Amanda Seales On Dating, Dealing With Social Media Backlash & The Hardest Chapter To Write In Her New Book

Have you ever wondered if a gem dropped in the woods makes a sound? Well, I can say from experience that a gem dropped in a room full of Smart, Funny & Black enthusiasts makes waves as it resonates, then is met with a series of claps, "mhmm's" and hysterical banter like, "OK master's degree!" or my fav– "oop! put that on a shirt!"
I had a chance to attend Amanda Seales' book tour for Small Doses: Potent Truths For Everyday Use and there's something so refreshing about the way she captures a room with vulnerability, authenticity, and of course, humor. The 30-minute session was hosted at Book Soup, an intimate local bookstore in Los Angeles, and moderated by her longtime friend Demetria Lucas. The proximity of this friendship set the tone for the refreshing honesty that followed.
The seats in the room were filled in advance which was shocking since tardiness is embedded in LA's DNA. My friends and I nestled in the standing-room-only section between bookshelves and got comfy as we collected gems until our cups runneth over. The conversation covered cultural appropriation, racism, sexism, relationships, and so much more.
We know Amanda is no stranger to a viral moment, so stay tuned for some of her advice that has yet to make the social media airwaves.
On important advice for artists...
"Surround yourself with people who believe in you more than you believe in you."
In a world chock-full of artificial intelligence and airbrushed bodies, it's becoming increasingly rare to engage someone in a heartfelt manner. My favorite part of this discussion was the level of genuity in every response.
When Amanda was asked how she keeps glowing despite adversity, she carefully admitted, "I'm in a dark time right now. I'm up here and I look fly, but that's just because I know how to look fly." We all have these moments but often shy away from the opportunity to speak on them in an open forum. Her courage to answer such a personal question amongst strangers was impactful and she was immediately thanked for sharing by the active audience.

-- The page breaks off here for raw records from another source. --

**src/rtl/ckg_pkg.sv**
```systemverilog
package ckg_pkg;

    // Word index of each register, taken from byte address bits [4:2].
    localparam int REG_IDX_W = 3;
    localparam int BUS_ADDR_W = REG_IDX_W + 2;

    typedef enum logic [REG_IDX_W-1:0] {
        IDX_CORE_SET  = 3'd0,
        IDX_CORE_CLR  = 3'd1,
        IDX_CORE_STAT = 3'd2,
        IDX_PER_SET   = 3'd4,
        IDX_PER_CLR   = 3'd5,
        IDX_PER_STAT  = 3'd6
    } reg_idx_e;

    // Life cycle of the core clock enable.
    typedef enum logic [1:0] {
        CORE_RUN      = 2'd0,
        CORE_STOPPING = 2'd1,
        CORE_OFF      = 2'd2
    } core_state_e;

    // Single-cycle commands from the bus decoder to the core controller.
    typedef struct packed {
        logic set_req;
        logic clr_req;
    } core_cmd_t;

    function automatic logic is_aligned(input logic [BUS_ADDR_W-1:0] a);
        return a[1:0] == 2'b00;
    endfunction

    function automatic logic [REG_IDX_W-1:0] word_idx(input logic [BUS_ADDR_W-1:0] a);
        return a[BUS_ADDR_W-1:2];
    endfunction

endpackage

```
**src/rtl/ckg_regbus.sv**
```systemverilog
module ckg_regbus
    import ckg_pkg::*;
#(
    parameter int DATA_W = 32,
    parameter int NPER   = 32
) (
    input  logic                  bus_sel,
    input  logic                  bus_wr,
    input  logic [BUS_ADDR_W-1:0] bus_addr,
    input  logic [DATA_W-1:0]     bus_wdata,
    output logic [DATA_W-1:0]     bus_rdata,
    input  logic                  core_status,
    input  logic [NPER-1:0]       per_status,
    output core_cmd_t             core_cmd,
    output logic [NPER-1:0]       per_set,
    output logic [NPER-1:0]       per_clr
);

    logic       hit;
    logic       wr_hit;
    logic [REG_IDX_W-1:0] idx;

    assign hit    = bus_sel && is_aligned(bus_addr);
    assign wr_hit = hit && bus_wr;
    assign idx    = word_idx(bus_addr);

    // Write strobes: a bit written as 0 never produces a request.
    always_comb begin
        core_cmd.set_req = 1'b0;
        core_cmd.clr_req = 1'b0;
        per_set          = '0;
        per_clr          = '0;
        if (wr_hit) begin
            unique case (idx)
                IDX_CORE_SET: core_cmd.set_req = bus_wdata[0];
                IDX_CORE_CLR: core_cmd.clr_req = bus_wdata[0];
                IDX_PER_SET:  per_set          = bus_wdata[NPER-1:0];
                IDX_PER_CLR:  per_clr          = bus_wdata[NPER-1:0];
                default: ;
            endcase
        end
    end

    // Read path: only the status words return data.
    always_comb begin
        bus_rdata = '0;
        if (hit && !bus_wr) begin
            unique case (idx)
                IDX_CORE_STAT: bus_rdata[0]      = core_status;
                IDX_PER_STAT:  bus_rdata[NPER-1:0] = per_status;
                default: ;
            endcase
        end
    end

endmodule

```
**src/rtl/ckg_core_ctrl.sv**
```systemverilog
module ckg_core_ctrl
    import ckg_pkg::*;
(
    input  logic      clk,
    input  logic      rst,
    input  core_cmd_t cmd,
    input  logic      irq_any,
    input  logic      insn_done,
    output logic      core_en
);

    core_state_e state_q;
    core_state_e state_d;

    always_comb begin
        state_d = state_q;
        unique case (state_q)
            CORE_RUN: begin
                if (cmd.clr_req) state_d = CORE_STOPPING;
            end
            CORE_STOPPING: begin
                // An interrupt or a fresh set cancels the stop, and wins over
                // a completion that arrives in the same cycle.
                if (irq_any || (cmd.set_req && !cmd.clr_req)) state_d = CORE_RUN;
                else if (insn_done)                           state_d = CORE_OFF;
            end
            CORE_OFF: begin
                if (irq_any || (cmd.set_req && !cmd.clr_req)) state_d = CORE_RUN;
            end
            default: state_d = CORE_RUN;
        endcase
    end

    always_ff @(posedge clk) begin
        if (rst) state_q <= CORE_RUN;
        else     state_q <= state_d;
    end

    assign core_en = (state_q != CORE_OFF);

    AST_STOP_WAITS_DONE: assert property (@(posedge clk) disable iff (rst)
        (core_en && !insn_done) |=> core_en);

    AST_OFF_AFTER_DONE: assert property (@(posedge clk) disable iff (rst)
        $fell(core_en) |-> $past(insn_done));

    AST_IRQ_WAKES_CORE: assert property (@(posedge clk) disable iff (rst)
        (!core_en && irq_any) |=> core_en);

    AST_IRQ_BEATS_DONE: assert property (@(posedge clk) disable iff (rst)
        (core_en && irq_any) |=> core_en);

endmodule

```
**src/rtl/ckg_per_bank.sv**
```systemverilog
module ckg_per_bank #(
    parameter int NPER = 32
) (
    input  logic            clk,
    input  logic            rst,
    input  logic [NPER-1:0] set_bits,
    input  logic [NPER-1:0] clr_bits,
    output logic [NPER-1:0] per_en
);

    // One enable flop per source; clear has priority within a bit.
    for (genvar n = 0; n < NPER; n++) begin : g_bit
        always_ff @(posedge clk) begin
            if (rst)              per_en[n] <= 1'b0;
            else if (clr_bits[n]) per_en[n] <= 1'b0;
            else if (set_bits[n]) per_en[n] <= 1'b1;
        end
    end

    AST_PER_CLR_NEXT: assert property (@(posedge clk) disable iff (rst)
        (clr_bits != '0) |=> ((per_en & $past(clr_bits)) == '0));

    AST_PER_SET_NEXT: assert property (@(posedge clk) disable iff (rst)
        (set_bits != '0 && clr_bits == '0) |=> ((per_en & $past(set_bits)) == $past(set_bits)));

    AST_PER_HOLD: assert property (@(posedge clk) disable iff (rst)
        (set_bits == '0 && clr_bits == '0) |=> $stable(per_en));

endmodule

```
**src/rtl/ckg_ctrl.sv**
```systemverilog
module ckg_ctrl
    import ckg_pkg::*;
#(
    parameter int DATA_W = 32,
    parameter int NPER   = 32
) (
    input  logic                  clk,
    input  logic                  rst,
    input  logic                  bus_sel,
    input  logic                  bus_wr,
    input  logic [BUS_ADDR_W-1:0] bus_addr,
    input  logic [DATA_W-1:0]     bus_wdata,
    output logic [DATA_W-1:0]     bus_rdata,
    input  logic [NPER-1:0]       irq_pend,
    input  logic                  core_insn_done,
    output logic                  core_clk_en,
    output logic [NPER-1:0]       per_clk_en
);

    if (NPER > DATA_W || NPER < 1) begin : g_bad_width
        initial $error("NPER must lie between 1 and DATA_W");
    end

    core_cmd_t       core_cmd;
    logic [NPER-1:0] per_set;
    logic [NPER-1:0] per_clr;
    logic            irq_any;

    assign irq_any = |irq_pend;

    ckg_regbus #(.DATA_W(DATA_W), .NPER(NPER)) u_regbus (
        .bus_sel     (bus_sel),
        .bus_wr      (bus_wr),
        .bus_addr    (bus_addr),
        .bus_wdata   (bus_wdata),
        .bus_rdata   (bus_rdata),
        .core_status (core_clk_en),
        .per_status  (per_clk_en),
        .core_cmd    (core_cmd),
        .per_set     (per_set),
        .per_clr     (per_clr)
    );

    ckg_core_ctrl u_core (
        .clk       (clk),
        .rst       (rst),
        .cmd       (core_cmd),
        .irq_any   (irq_any),
        .insn_done (core_insn_done),
        .core_en   (core_clk_en)
    );

    // The peripheral bank sees no core state, so data transfers keep
    // running while the core sleeps.
    ckg_per_bank #(.NPER(NPER)) u_per (
        .clk      (clk),
        .rst      (rst),
        .set_bits (per_set),
        .clr_bits (per_clr),
        .per_en   (per_clk_en)
    );

    AST_PER_IGNORES_CORE: assert property (@(posedge clk) disable iff (rst)
        (!bus_sel && $fell(core_clk_en)) |-> $stable(per_clk_en));

endmodule

```
**config.mk**
```make
export PLATFORM = sky130hd
export DESIGN_NAME = ckg_ctrl
export DESIGN_NICKNAME = d
export VERILOG_FILES = /design/src/rtl/ckg_pkg.sv /design/src/rtl/ckg_regbus.sv /design/src/rtl/ckg_core_ctrl.sv /design/src/rtl/ckg_per_bank.sv /design/src/rtl/ckg_ctrl.sv
export SDC_FILE = /design/constraint.sdc
export NUM_CORES = 1
export LEC_CHECK = 0
export BUFFER_PORTS_ARGS = -buffer_cell sky130_fd_sc_hd__buf_4
export CAP_MARGIN = 0
export CORE_AREA = 2 2 88 90
export CTS_CLUSTER_SIZE = 40
export DETAILED_ROUTE_END_ITERATION = 12
export DIE_AREA = 0 0 90 92
export PLACE_DENSITY = 0.76
export SLEW_MARGIN = 20
export SYNTH_ARGS = -nofsm -noshare
export SYNTH_HDL_FRONTEND = slang
export SYNTH_HIERARCHICAL = 1
export SYNTH_SLANG_ARGS = --single-unit
```
**constraint.sdc**
```tcl
create_clock -name clk -period 1.9 [get_ports clk]
set_input_delay 0.285 -clock clk [delete_from_list [all_inputs] [get_ports clk]]
set_output_delay 0.285 -clock clk [all_outputs]
set_load 0.01 [all_outputs]
```
==> metrics.md <==
| Metric | Value |
|---|---|
| WL final | a little under 8000 µm |
| Setup CP Type | primary input to output port |
| RD Place Congestion | 0.7642 |
| RSZ-0062 raised after global routing | no |
| Final hold vios | 0 |
| Via/cell ratio | between 5 and 6 |
| Min cycle time layout | between 1.5 and 2 ns |
| Placed Cells | between 500 and 600 |
| Top cell type by total area after synthesis | dfxtp_1 |
| Simple-gate portion of the synthesized area | slightly below 60% |
| XOR/XNOR Fraction of Synth Area | 0% |
| Status | completed |
| CP Capture Type | output port |
| Layout area overhead | 47.29% |
| Largest family of logic cells by synthesized area | simple AND/OR/NAND/NOR gates |
| Hold Crit Endpoint | u_core/state_q[0] |
| Worst-Margin Slew | 0.5921 ns |
| Mapped Avg Cell Area | 7.831 µm² |
| Ys Warns | 6 |
| Total CTS buffers | 5 |
| Area contributors post-synth | dfxtp_1 (27%), nor4_2 (15%), nor3_2 (11%) |
| Cts hold-fix bufs | 0 |
| Critical path data arrival time | roughly 1.6 ns |
| Initial core utilization | about 34% |
| Initial antenna violation count | 0 |
| Hold depth | 3 |
| Min setup slack post-route | 0.04645 ns |
| Vias in the first global route | about 2800 |
| Pwr Density | around 430 mW/mm² |
| Row count | 32 |
| Worst r2r dst | u_core/state_q[0] |
| Largest net degree at the start of global routing | 35 |
| Post-synth EDFFs | 0 |
| Setup Slack @ Placement | -0.01967 ns |
| Most frequent cell after synthesis | nor4_1 |
| Post-cts sizing count | 0 |
| CP Max Fanout | 32 |
| H-tree levels | 2 |
| Hold_sp | core_insn_done |
| Design Area, Final | 0.003702 mm² |
| Setup TNS | 0 ns |
| Top_reg_cell synth | dfxtp_1 |
| Util after Layout | 49.71% |
| Final net count | roughly 520 |
| Diode count | 0 |
| Total Power | around 1.6 mW |
| Drt first pass iters | 4 |
| Synthesized flop and latch total | 34 |
| Cell mode on critical path | buf_4 |
| Worst Path Buf+Inv | 3 |
| First-pass GRT wire length | 12810 µm |
| Post-route insts no fill | around 540 |
| Final period utilization | 97.56% |
| Clock Pin Slew Worst Setup and Hold Paths | 0.07 ns |
| # DRC | 0 |
| Synth Cell Area | between 0.002 and 0.003 mm² |
| Grt total ovfl | 0 |
| Root buf cell | clkbuf_8 |
| R2r setup slk | approximately 0.74 ns |
| Worst Hold Class | primary input to register |
| Synthesized Nets | roughly 400 |
| Worst slew margin | 60.53% |
| Ports | around 140 |
| Reg2Reg Depth | 2 |
| Routed wire per std cell | about 15 µm |
| Synth Area in Compound Gates | less than 1% |
| Clock skew | 0.003624 ns |
| CP top delay family | simple AND/OR/NAND/NOR gates |
| Worst path slowest cell | or3b_2 |
| Mapped Cells | around 320 |
| Synth Area in Adders | 0% |
| Critical Path Start Type | primary input |
| CP Cell Sequence | buf_4, or3b_2, buf_12, nor4_2, buf_4 |
| Total GRT Usage | around a fifth |
| Final setup vio count | 0 |
| Max Cap Viol | 0 |
| Vias | 2779 |
| Maximum vdd ir drop | around 0.24 mV |
| Static Leak | between 1 and 1.5 nW |
| Register area share after synthesis | between 20% and 30% |
| CTS tree | yes |
| Distinct cells, synth | 23 |
| Final ANT Viol Nets | 0 |
| Max stage delay on crit path | a little under 0.5 ns |
| Placed Area | approximately 0.0036 mm² |
| Worst r2r src | u_core/state_q[0] |
| WP data required | about 1.6 ns |
| DIE HEIGHT | ~92 µm |
| DR iter-0 viols | about 90 |
| Clock Latency Late Sink | around 0.28 ns |
| Die area | around 0.0083 mm² |
| Max Freq | about 540 MHz |
| Share of the synthesized area in the top cell type | a little over a quarter |
| Layout cells sized above 1 | around 50% |
| Clock tree buffer depth | 2 |
| Min Hold Slack | between 0.3 and 0.4 ns |
| Core ar. | about 0.0074 mm² |
| Post-synth top cells | nor4_1 (42), nor3_1 (35), dfxtp_1 (34) |
| Post-synthesis mux area share | 0.3982% |
| Clock Sinks | 34 |
| Post-CTS Setup Bufs | 0 |
| Overall die width | around 90 µm |
| Pins over their slew limit | 0 |
| Detailed Place HPWL | around 5700 µm |
| Asr flop ratio synth | 0% |
| Port buffer count | between 100 and 150 |
## power breakdown
| part | switching [mW] | internal (mW) |
|---|---|---|
| logic | 0.175 | 0.141 |
| registers | 0.00231 | 0.715 |
| clock network | 0.274 | 0.291 |
## registers in the layout, summed over array words and instances, names as in the netlist
register        flops
u_per/per_en       32
u_core/state_q      2
## how the worst max path moves through the flow
stage | from | endpoint | cells after the start
detailed placement | irq_pend[26] | u_core/state_q[0] | 6
finish | bus_addr[1] | bus_rdata[22] | 5
floorplan | irq_pend[26] | u_core/state_q[0] | 5
CTS | bus_addr[1] | bus_rdata[22] | 5
global placement | irq_pend[26] | u_core/state_q[0] | 6
global route | bus_addr[1] | bus_rdata[31] | 5
## layout make-up
type | instances | area, µm²
clock inverter | 2 | 12.51
timing repair buffer | 150 | 1151
inverter | 32 | 120.1
clock buffer | 6 | 82.58
sequential | 34 | 680.7
tap | 102 | 127.6
multi-input combinational | 218 | 1528
fill | 729 | 3745
## worst min-delay path, delay by kind of cell
family / cells / cell delay [ns]
compound gates: 1 / 0.06
buf+inv: 1 / 0.08
simple gates: 1 / 0.11
## metal layers
metal	routed length [µm]	track usage, %	vias to the layer above
met3	637	5.177	6
met2	3996	34.59	128
met4	75	5.641	0
met5	0	0	-
li1	-	-	1377
met1	3215	20.98	1268
## cells by family (layout without fill, tap and decap cells)
kind of cell	Yosys count	in the layout
DFF	34	34
and+or+nand+nor	215	215
muxes	1	1
buffers and inverters	69	190
AOI/OAI and AO/OA	2	2
## placed cells by master (no fill, tap or decap), drive strengths merged, types with 3 or more instances in the layout
cell type	count
nor3	66
dfxtp	34
nor4	72
or3b	3
inv	31
buf	150
nand2b	4
nand2	32
clkbuf	6
nor2	32
Power figures use the tool's default switching activity.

This shocking realization was followed up with the importance of having a tribe who believes in you because, "if you're not careful, you will let people who don't know you convince you that you don't know you." Finding those people that "understand the molecular structure of your soul" to remind you of who you are and what you're capable of is fundamental.

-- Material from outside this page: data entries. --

File: config.mk
export PLATFORM = sky130hd
export DESIGN_NAME = mtu_top
export DESIGN_NICKNAME = d
export VERILOG_FILES = /design/src/rtl/mtu_pkg.sv /design/src/rtl/mtu_prescaler.sv /design/src/rtl/mtu_channel.sv /design/src/rtl/mtu_top.sv
export SDC_FILE = /design/constraint.sdc
export NUM_CORES = 1
export LEC_CHECK = 0
export BUFFER_PORTS_ARGS = -buffer_cell sky130_fd_sc_hd__buf_2
export CAP_MARGIN = 10
export CORE_MARGIN = 2
export CORE_UTILIZATION = 50
export CTS_CLUSTER_SIZE = 14
export DETAILED_ROUTE_END_ITERATION = 6
export PLACE_DENSITY = 0.68
export SLEW_MARGIN = 20
export SYNTH_ARGS = -nofsm -noshare
export SYNTH_HDL_FRONTEND = slang
export SYNTH_SLANG_ARGS = --single-unit
File: constraint.sdc
create_clock -name clk -period 5 [get_ports clk]
set_clock_uncertainty 0.1 [all_clocks]
set_input_delay 0.25 -clock clk [delete_from_list [all_inputs] [get_ports clk]]
set_output_delay 0.25 -clock clk [all_outputs]
set_load 0.005 [all_outputs]
File: src/rtl/mtu_pkg.sv
package mtu_pkg;

  typedef struct packed {
    logic pend;
    logic ie;
    logic auto_rl;
    logic en;
  } ch_ctl_t;

  localparam int BIT_EN   = 0;
  localparam int BIT_AUTO = 1;
  localparam int BIT_LOAD = 2;
  localparam int BIT_IE   = 3;
  localparam int BIT_PEND = 4;

  function automatic logic [31:0] caps_word(int unsigned nch, int unsigned irq_base);
    logic [31:0] w;
    w      = '0;
    w[2:0] = nch[2:0];
    w[7:3] = irq_base[4:0];
    w[8]   = 1'b1;
    w[9]   = 1'b1;
    return w;
  endfunction

  function automatic logic [31:0] ctl_view(ch_ctl_t c);
    logic [31:0] w;
    w           = '0;
    w[BIT_EN]   = c.en;
    w[BIT_AUTO] = c.auto_rl;
    w[BIT_IE]   = c.ie;
    w[BIT_PEND] = c.pend;
    return w;
  endfunction

endpackage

On relationships/dating...
"We're caught in the middle of a transition, where women are existing in a way that we've never existed before."
For someone on a dating hiatus (*insert 'I'm MF tied' meme), I connected with Demetria on a spiritual level when she matrixed a question about dating that was posed to both her and Amanda.
Amanda tackled the question with personal anecdotes about her relationship, mentioning that men are having to relearn how to engage with and be great partners to women who are entering new territories and defying every status quo placed on their heads. She playfully imitated men who are often left pondering dichotomies like, "So you independent...but you still want me to open the door?" Shouldn't be a tough concept to grasp, amiright?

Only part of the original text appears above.